Etwa zwei Tage nach Gandalfs Aufbruch warten wir noch immer vergeblich auf das Aufglimmen der Leuchtfeuer Gondors. Aragorn verbringt beinahe Tag und Nacht draußen beim Aussichtsposten in der Nähe der Hallen des Königs. Seit dem Fest haben wir nicht wirklich miteinander gesprochen. Ich weiß auch nicht, was ich sagen sollte. Im Grunde weiß ich im Moment überhaupt nicht, was ich denken soll. Der Krieg ist noch lange nicht vorüber und die nächste Schlacht – die Schlacht um Gondor – rückt unaufhaltsam näher. Zwischen alledem ist einfach kein Platz, um ungestört nachdenken zu können. Ich löse meinen Blick vom Fenster meines Gemachs, das nach Norden zeigt. Es ist noch früh am Morgen, doch ich bin bereits eine Weile wach. Ich beschließe, an die frische Luft zu gehen. Bis der Trubel auf den Straßen losgeht, ist noch etwas Zeit. Also begebe ich mich auf den Weg zum Thronsaal. Als ich durch die kleine Seitentür eintrete, entdecke ich die beiden Elben sogleich. Auch Éowyn und ihr Bruder Éomer sind anwesend. Nur Gimli ist nirgends zu sehen. Kein Wunder, der Arme ist noch immer etwas verkatert. Das Trinkspiel beim Fest hatte es wohl doch in sich, obwohl der Alkohol bei Legolas kaum Wirkung gezeigt hat. Im Moment ist mir nicht danach, mich zu ihnen zu gesellen. Deshalb versuche ich, mich möglichst unauffällig und im Schatten der Säulen zur Tür zu schleichen.

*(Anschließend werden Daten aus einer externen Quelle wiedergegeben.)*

[src/timer16_capture_compare_regs.sv]
`timescale 1ns/1ps
module timer16_capture_compare_regs (
  input wire logic pclk,
  input wire logic presetn,
  input wire logic psel,
  input wire logic penable,
  input wire logic pwrite,
  input wire logic [7:0] paddr,
  input wire logic [31:0] pwdata,
  output logic [31:0] prdata,
  output logic pready,
  output logic pslverr,
  input wire logic capture_input_pin,
  input wire logic external_count_pin,
  input wire logic [7:0] vector_ack,
  output logic waveform_output_a,
  output logic waveform_output_a_en,
  output logic waveform_output_b,
  output logic waveform_output_b_en,
  output logic irq
);

  //////////////////////////////////////////////////////////////////////////////
  // Mode decoding helpers.

  // Normal mode and the two clear-on-match modes are the non-PWM modes.
  function automatic logic is_non_pwm(input logic [3:0] mode);
    is_non_pwm = (mode == 4'h0) || (mode == 4'h4) || (mode == 4'hc);
  endfunction : is_non_pwm

  // Modes that take capture_value as the counter top.
  function automatic logic capture_is_top(input logic [3:0] mode);
    capture_is_top = (mode == 4'h8) || (mode == 4'ha) || (mode == 4'hc) ||
                     (mode == 4'he);
  endfunction : capture_is_top

  // Top value of the counting sequence for the selected mode.
  function automatic logic [15:0] top_of(input logic [3:0] mode,
                                         input logic [15:0] cmp_a,
                                         input logic [15:0] cap);
    if (capture_is_top(mode)) begin
      top_of = cap;
    end else if ((mode == 4'h4) || (mode == 4'h9) || (mode == 4'hb) ||
                 (mode == 4'hf)) begin
      top_of = cmp_a;
    end else if ((mode == 4'h1) || (mode == 4'h5)) begin
      top_of = timer16_pkg::TOP_8BIT;
    end else if ((mode == 4'h2) || (mode == 4'h6)) begin
      top_of = timer16_pkg::TOP_9BIT;
    end else if ((mode == 4'h3) || (mode == 4'h7)) begin
      top_of = timer16_pkg::TOP_10BIT;
    end else begin
      top_of = timer16_pkg::TOP_MAX;
    end
  endfunction : top_of

  // Output action on a match or at the bottom of the count.
  function automatic logic wave_action(input logic [1:0] com,
                                       input logic cur,
                                       input logic non_pwm,
                                       input logic match,
                                       input logic bottom);
    wave_action = cur;
    if (non_pwm) begin
      if (match) begin
        case (com)
          2'b01: wave_action = ~cur;
          2'b10: wave_action = 1'b0;
          2'b11: wave_action = 1'b1;
          default: wave_action = cur;
        endcase
      end
    end else if (com[1]) begin
      // Bottom restores the idle level; a match then drives the other one.
      if (bottom) begin
        wave_action = ~com[0];
      end
      if (match) begin
        wave_action = com[0];
      end
    end
  endfunction : wave_action

  //////////////////////////////////////////////////////////////////////////////
  // State and decoded controls.

  timer16_pkg::timer_state_t state_r;
  timer16_pkg::timer_state_t state_nxt;

  logic [3:0] waveform_mode;
  logic [1:0] compare_output_mode_a;
  logic [1:0] compare_output_mode_b;
  timer16_pkg::clock_source_t clock_source_select;
  logic capture_noise_filter_enable;
  logic capture_edge_select;
  logic [5:0] reg_index;
  logic mapped;

  assign waveform_mode = {state_r.capture_clock_control[4:3],
                          state_r.waveform_control[1:0]};
  assign compare_output_mode_a = state_r.waveform_control[7:6];
  assign compare_output_mode_b = state_r.waveform_control[5:4];
  assign clock_source_select =
    timer16_pkg::clock_source_t'(state_r.capture_clock_control[2:0]);
  assign capture_noise_filter_enable =
    state_r.capture_clock_control[timer16_pkg::FILTER_BIT];
  assign capture_edge_select =
    state_r.capture_clock_control[timer16_pkg::EDGE_BIT];
  assign reg_index = paddr[7:2];

  // Address decode shared by the bus answer and the register update.
  always_comb begin
    mapped = 1'b0;
    if ((reg_index >= timer16_pkg::IDX_CAPTURE_L) &&
        (reg_index <= timer16_pkg::IDX_COUNTER_H)) begin
      mapped = 1'b1;
    end else if ((reg_index >= timer16_pkg::IDX_IRQ_STATUS) &&
                 (reg_index <= timer16_pkg::IDX_WAVEFORM_CTRL)) begin
      mapped = 1'b1;
    end
  end

  //////////////////////////////////////////////////////////////////////////////
  // Next-state logic.

  // Timer behaviour first, then the bus, so a bus write to the counter wins
  // over the increment of the same cycle.
  always_comb begin
    logic tick;
    logic ext_rise;
    logic ext_fall;
    logic cap_src;
    logic cap_edge;
    logic match_a;
    logic match_b;
    logic at_top;
    logic non_pwm;
    logic [15:0] top;
    logic [7:0] flag_set;
    logic [7:0] flag_clr;
    logic bus_setup;
    logic bus_write;
    tick = 1'b0;
    ext_rise = 1'b0;
    ext_fall = 1'b0;
    cap_src = 1'b0;
    cap_edge = 1'b0;
    match_a = 1'b0;
    match_b = 1'b0;
    at_top = 1'b0;
    non_pwm = is_non_pwm(waveform_mode);
    top = top_of(waveform_mode, state_r.compare_value_a,
                 state_r.capture_value);
    flag_set = timer16_pkg::RESET_BYTE;
    flag_clr = vector_ack & timer16_pkg::FLAG_MASK;
    bus_setup = psel && !penable;
    bus_write = psel && penable && pwrite && mapped;
    state_nxt = state_r;
    state_nxt.prescale = state_r.prescale + 10'h001;

    // Pins pass two flops; only the second flop feeds the logic. The pin's
    // direction is not seen here, so output-driven levels count too.
    state_nxt.ext_sync = {state_r.ext_sync[0], external_count_pin};
    state_nxt.ext_prev = state_r.ext_sync[1];
    ext_rise = state_r.ext_sync[1] && !state_r.ext_prev;
    ext_fall = !state_r.ext_sync[1] && state_r.ext_prev;
    state_nxt.cap_sync = {state_r.cap_sync[0], capture_input_pin};

    // Noise filter: the level follows only after four equal samples, which
    // costs exactly four extra cycles of capture latency.
    // The newest sample counts as one of the four, so the filtered level
    // moves in the same cycle as the fourth equal sample arrives.
    state_nxt.cap_hist = {state_r.cap_hist[2:0], state_r.cap_sync[1]};
    if (&state_nxt.cap_hist) begin
      state_nxt.cap_level = 1'b1;
    end else if (~|state_nxt.cap_hist) begin
      state_nxt.cap_level = 1'b0;
    end
    if (capture_noise_filter_enable) begin
      cap_src = state_r.cap_level;
    end else begin
      cap_src = state_r.cap_sync[1];
    end
    state_nxt.cap_prev = cap_src;
    if (capture_edge_select) begin
      cap_edge = cap_src && !state_r.cap_prev;
    end else begin
      cap_edge = !cap_src && state_r.cap_prev;
    end

    // Capture is cut off while capture_value serves as the top.
    if (cap_edge && !capture_is_top(waveform_mode)) begin
      state_nxt.capture_value = state_r.counter_value;
      flag_set[timer16_pkg::FLAG_CAPTURE] = 1'b1;
    end

    // Timer clock enable from the prescaler or the external pin.
    case (clock_source_select)
      timer16_pkg::CLK_STOP: tick = 1'b0;
      timer16_pkg::CLK_DIV1: tick = 1'b1;
      timer16_pkg::CLK_DIV8:
        tick = (state_r.prescale & timer16_pkg::DIV8_LAST) ==
               timer16_pkg::DIV8_LAST;
      timer16_pkg::CLK_DIV64:
        tick = (state_r.prescale & timer16_pkg::DIV64_LAST) ==
               timer16_pkg::DIV64_LAST;
      timer16_pkg::CLK_DIV256:
        tick = (state_r.prescale & timer16_pkg::DIV256_LAST) ==
               timer16_pkg::DIV256_LAST;
      timer16_pkg::CLK_DIV1024:
        tick = state_r.prescale == timer16_pkg::DIV1024_LAST;
      timer16_pkg::CLK_EXT_FALL: tick = ext_fall;
      default: tick = ext_rise;
    endcase

    // Counting, compare and top. Flags land with the edge that leaves the
    // matching count, so they show in the following timer clock cycle.
    if (tick) begin
      match_a = (state_r.counter_value == state_r.compare_value_a) &&
                !state_r.match_block;
      match_b = (state_r.counter_value == state_r.compare_value_b) &&
                !state_r.match_block;
      at_top = state_r.counter_value == top;
      state_nxt.match_block = 1'b0;
      flag_set[timer16_pkg::FLAG_COMPARE_A] = match_a;
      flag_set[timer16_pkg::FLAG_COMPARE_B] = match_b;
      if (at_top) begin
        state_nxt.counter_value = timer16_pkg::RESET_WORD;
        flag_set[timer16_pkg::FLAG_OVERFLOW] = 1'b1;
        if (capture_is_top(waveform_mode)) begin
          flag_set[timer16_pkg::FLAG_CAPTURE] = 1'b1;
        end
      end else begin
        state_nxt.counter_value = state_r.counter_value + 16'h0001;
      end
      state_nxt.waveform_output_a =
        wave_action(compare_output_mode_a, state_r.waveform_output_a,
                    non_pwm, match_a, at_top);
      state_nxt.waveform_output_b =
        wave_action(compare_output_mode_b, state_r.waveform_output_b,
                    non_pwm, match_b, at_top);
    end

    // Setup phase: load read data and, for a low byte, latch the high byte.
    if (bus_setup && !pwrite) begin
      state_nxt.prdata = 32'h0000_0000;
      if (reg_index == timer16_pkg::IDX_CAPTURE_L) begin
        state_nxt.prdata[7:0] = state_r.capture_value[7:0];
        state_nxt.temp_high = state_r.capture_value[15:8];
      end else if (reg_index == timer16_pkg::IDX_COMPARE_B_L) begin
        state_nxt.prdata[7:0] = state_r.compare_value_b[7:0];
        state_nxt.temp_high = state_r.compare_value_b[15:8];
      end else if (reg_index == timer16_pkg::IDX_COMPARE_A_L) begin
        state_nxt.prdata[7:0] = state_r.compare_value_a[7:0];
        state_nxt.temp_high = state_r.compare_value_a[15:8];
      end else if (reg_index == timer16_pkg::IDX_COUNTER_L) begin
        state_nxt.prdata[7:0] = state_r.counter_value[7:0];
        state_nxt.temp_high = state_r.counter_value[15:8];
      end else if ((reg_index == timer16_pkg::IDX_CAPTURE_H) ||
                   (reg_index == timer16_pkg::IDX_COMPARE_B_H) ||
                   (reg_index == timer16_pkg::IDX_COMPARE_A_H) ||
                   (reg_index == timer16_pkg::IDX_COUNTER_H)) begin
        state_nxt.prdata[7:0] = state_r.temp_high;
      end else if (reg_index == timer16_pkg::IDX_IRQ_STATUS) begin
        state_nxt.prdata[7:0] = state_r.irq_status;
      end else if (reg_index == timer16_pkg::IDX_IRQ_MASK) begin
        state_nxt.prdata[7:0] = state_r.irq_mask;
      end else if (reg_index == timer16_pkg::IDX_FORCE) begin
        state_nxt.prdata[7:0] = timer16_pkg::RESET_BYTE;
      end else if (reg_index == timer16_pkg::IDX_CAPTURE_CLOCK) begin
        state_nxt.prdata[7:0] = state_r.capture_clock_control;
      end else if (reg_index == timer16_pkg::IDX_WAVEFORM_CTRL) begin
        state_nxt.prdata[7:0] = state_r.waveform_control;
      end
    end

    // Access phase write. High bytes go to the shared latch; a low byte
    // commits both halves at once.
    if (bus_write) begin
      if ((reg_index == timer16_pkg::IDX_CAPTURE_H) ||
          (reg_index == timer16_pkg::IDX_COMPARE_B_H) ||
          (reg_index == timer16_pkg::IDX_COMPARE_A_H) ||
          (reg_index == timer16_pkg::IDX_COUNTER_H)) begin
        state_nxt.temp_high = pwdata[7:0];
      end else if (reg_index == timer16_pkg::IDX_CAPTURE_L) begin
        state_nxt.capture_value = {state_r.temp_high, pwdata[7:0]};
      end else if (reg_index == timer16_pkg::IDX_COMPARE_B_L) begin
        state_nxt.compare_value_b = {state_r.temp_high, pwdata[7:0]};
      end else if (reg_index == timer16_pkg::IDX_COMPARE_A_L) begin
        state_nxt.compare_value_a = {state_r.temp_high, pwdata[7:0]};
      end else if (reg_index == timer16_pkg::IDX_COUNTER_L) begin
        state_nxt.counter_value = {state_r.temp_high, pwdata[7:0]};
        state_nxt.match_block = 1'b1;
      end else if (reg_index == timer16_pkg::IDX_IRQ_STATUS) begin
        flag_clr = flag_clr | (pwdata[7:0] & timer16_pkg::FLAG_MASK);
      end else if (reg_index == timer16_pkg::IDX_IRQ_MASK) begin
        state_nxt.irq_mask = pwdata[7:0] & timer16_pkg::FLAG_MASK;
      end else if (reg_index == timer16_pkg::IDX_FORCE) begin
        // Forced matches touch only the outputs: no flag, no counter clear.
        if (non_pwm && pwdata[timer16_pkg::FORCE_A_BIT]) begin
          state_nxt.waveform_output_a =
            wave_action(compare_output_mode_a, state_r.waveform_output_a,
                        1'b1, 1'b1, 1'b0);
        end
        if (non_pwm && pwdata[timer16_pkg::FORCE_B_BIT]) begin
          state_nxt.waveform_output_b =
            wave_action(compare_output_mode_b, state_r.waveform_output_b,
                        1'b1, 1'b1, 1'b0);
        end
      end else if (reg_index == timer16_pkg::IDX_CAPTURE_CLOCK) begin
        state_nxt.capture_clock_control =
          pwdata[7:0] & timer16_pkg::CLOCK_CTRL_MASK;
      end else if (reg_index == timer16_pkg::IDX_WAVEFORM_CTRL) begin
        state_nxt.waveform_control = pwdata[7:0] & timer16_pkg::WAVE_CTRL_MASK;
      end
    end

    // A flag event in the clearing cycle survives: set wins over clear.
    state_nxt.irq_status = (state_r.irq_status & ~flag_clr) | flag_set;
  end

  //////////////////////////////////////////////////////////////////////////////
  // State register.

  // Every field resets to a constant; pins are only sampled after release.
  always_ff @(posedge pclk or negedge presetn) begin
    if (!presetn) begin
      state_r <= '0;
    end else begin
      state_r <= state_nxt;
    end
  end

  //////////////////////////////////////////////////////////////////////////////
  // Outputs.

  // Zero wait states keep the bus simple; read data was loaded at setup.
  assign pready = 1'b1;
  assign pslverr = psel && penable && !mapped;
  assign prdata = state_r.prdata;
  assign irq = |(state_r.irq_status & state_r.irq_mask);

  // The output driver is enabled (low) whenever its channel mode is not
  // disconnected.
  assign waveform_output_a = state_r.waveform_output_a;
  assign waveform_output_b = state_r.waveform_output_b;
  assign waveform_output_a_en = ~|compare_output_mode_a;
  assign waveform_output_b_en = ~|compare_output_mode_b;

endmodule : timer16_capture_compare_regs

» Guten Morgen «, sagt jemand, kurz bevor ich sie erreicht habe. Ich fahre herum und sehe mich der Schildmaid Rohans gegenüber, die mir ein strahlendes Lächeln schenkt. Ich erwidere es etwas halbherzig.

» Wenn du schon nach draußen gehst, könntest du das dem Herrn Aragorn bringen? «, fragt sie und drückt mir einen Teller mit etwas Brot, Käse und Schinken in die Hand,

» Ich bin nicht sicher, ob er überhaupt geschlafen hat. Ununterbrochen sitzt er dort und wartet auf ein Zeichen an den Bergspitzen «. Die Blonde nickt mir zu und zieht von Dannen. Ich verharre noch einen Moment, dann trete ich hinaus. Kühle Luft schlägt mir entgegen und ich atme ein paar Mal tief durch. Es weht eine leichte Brise, die mit meinen Haaren und dem Rock meines Kleides spielt. Ich lasse meinen Blick über die Dächer der Häuser wandern. Nur wenig Rauch qualmt aus den Kaminen hervor, die Feuer sind über Nacht wohl ausgegangen. Nicht einmal von den Stallungen klingen laute Geräusche herauf. Mit leisen Schritten mache ich mich auf den Weg zum Aussichtsposten. Diesen Namen trägt eine kleine Hütte am Rande des Hügels. Das dunkle Holz ist morsch und die kleinen Fenster sind vor lauter Schmutz undurchsichtig geworden. Teile des Dachs sind eingebrochen und die Tür hängt etwas schief in ihren Angeln. Ich umrunde das Häuschen und finde Aragorn auf den Stufen davor sitzen. Er hat den Kopf auf die Hände gestützt und seine Haare hängen ihm ins Gesicht. Es sieht beinahe so aus, als würde er schlafen. Langsam nähere ich mich ihm noch ein bisschen, bleibe dann aber stehen.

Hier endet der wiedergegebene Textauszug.